→ **Instructions to follow**
Write the records out again, unchanged.

Stored data entries
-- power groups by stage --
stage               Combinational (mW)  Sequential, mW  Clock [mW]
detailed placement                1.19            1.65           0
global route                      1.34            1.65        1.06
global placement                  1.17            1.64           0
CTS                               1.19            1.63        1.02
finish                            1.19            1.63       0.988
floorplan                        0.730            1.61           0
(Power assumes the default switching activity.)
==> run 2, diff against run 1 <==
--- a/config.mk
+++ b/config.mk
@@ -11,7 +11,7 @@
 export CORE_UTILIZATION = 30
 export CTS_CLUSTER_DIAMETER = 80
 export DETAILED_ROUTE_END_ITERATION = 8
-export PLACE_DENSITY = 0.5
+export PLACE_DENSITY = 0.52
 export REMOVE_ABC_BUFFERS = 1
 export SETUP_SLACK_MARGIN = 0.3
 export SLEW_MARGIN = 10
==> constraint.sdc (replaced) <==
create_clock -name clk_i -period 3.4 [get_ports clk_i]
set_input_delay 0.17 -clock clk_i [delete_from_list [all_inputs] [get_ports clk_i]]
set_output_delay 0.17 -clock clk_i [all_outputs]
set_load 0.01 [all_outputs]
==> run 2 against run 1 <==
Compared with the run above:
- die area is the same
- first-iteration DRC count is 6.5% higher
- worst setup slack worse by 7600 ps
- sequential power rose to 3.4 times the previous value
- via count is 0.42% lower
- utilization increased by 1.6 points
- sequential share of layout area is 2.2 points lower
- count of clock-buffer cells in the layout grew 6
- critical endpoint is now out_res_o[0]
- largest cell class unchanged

→ **Expected answer**
-- power groups by stage --
stage               Combinational (mW)  Sequential, mW  Clock [mW]
detailed placement                1.19            1.65           0
global route                      1.34            1.65        1.06
global placement                  1.17            1.64           0
CTS                               1.19            1.63        1.02
finish                            1.19            1.63       0.988
floorplan                        0.730            1.61           0
(Power assumes the default switching activity.)
==> run 2, diff against run 1 <==
--- a/config.mk
+++ b/config.mk
@@ -11,7 +11,7 @@
 export CORE_UTILIZATION = 30
 export CTS_CLUSTER_DIAMETER = 80
 export DETAILED_ROUTE_END_ITERATION = 8
-export PLACE_DENSITY = 0.5
+export PLACE_DENSITY = 0.52
 export REMOVE_ABC_BUFFERS = 1
 export SETUP_SLACK_MARGIN = 0.3
 export SLEW_MARGIN = 10
==> constraint.sdc (replaced) <==
create_clock -name clk_i -period 3.4 [get_ports clk_i]
set_input_delay 0.17 -clock clk_i [delete_from_list [all_inputs] [get_ports clk_i]]
set_output_delay 0.17 -clock clk_i [all_outputs]
set_load 0.01 [all_outputs]
==> run 2 against run 1 <==
Compared with the run above:
- die area is the same
- first-iteration DRC count is 6.5% higher
- worst setup slack worse by 7600 ps
- sequential power rose to 3.4 times the previous value
- via count is 0.42% lower
- utilization increased by 1.6 points
- sequential share of layout area is 2.2 points lower
- count of clock-buffer cells in the layout grew 6
- critical endpoint is now out_res_o[0]
- largest cell class unchanged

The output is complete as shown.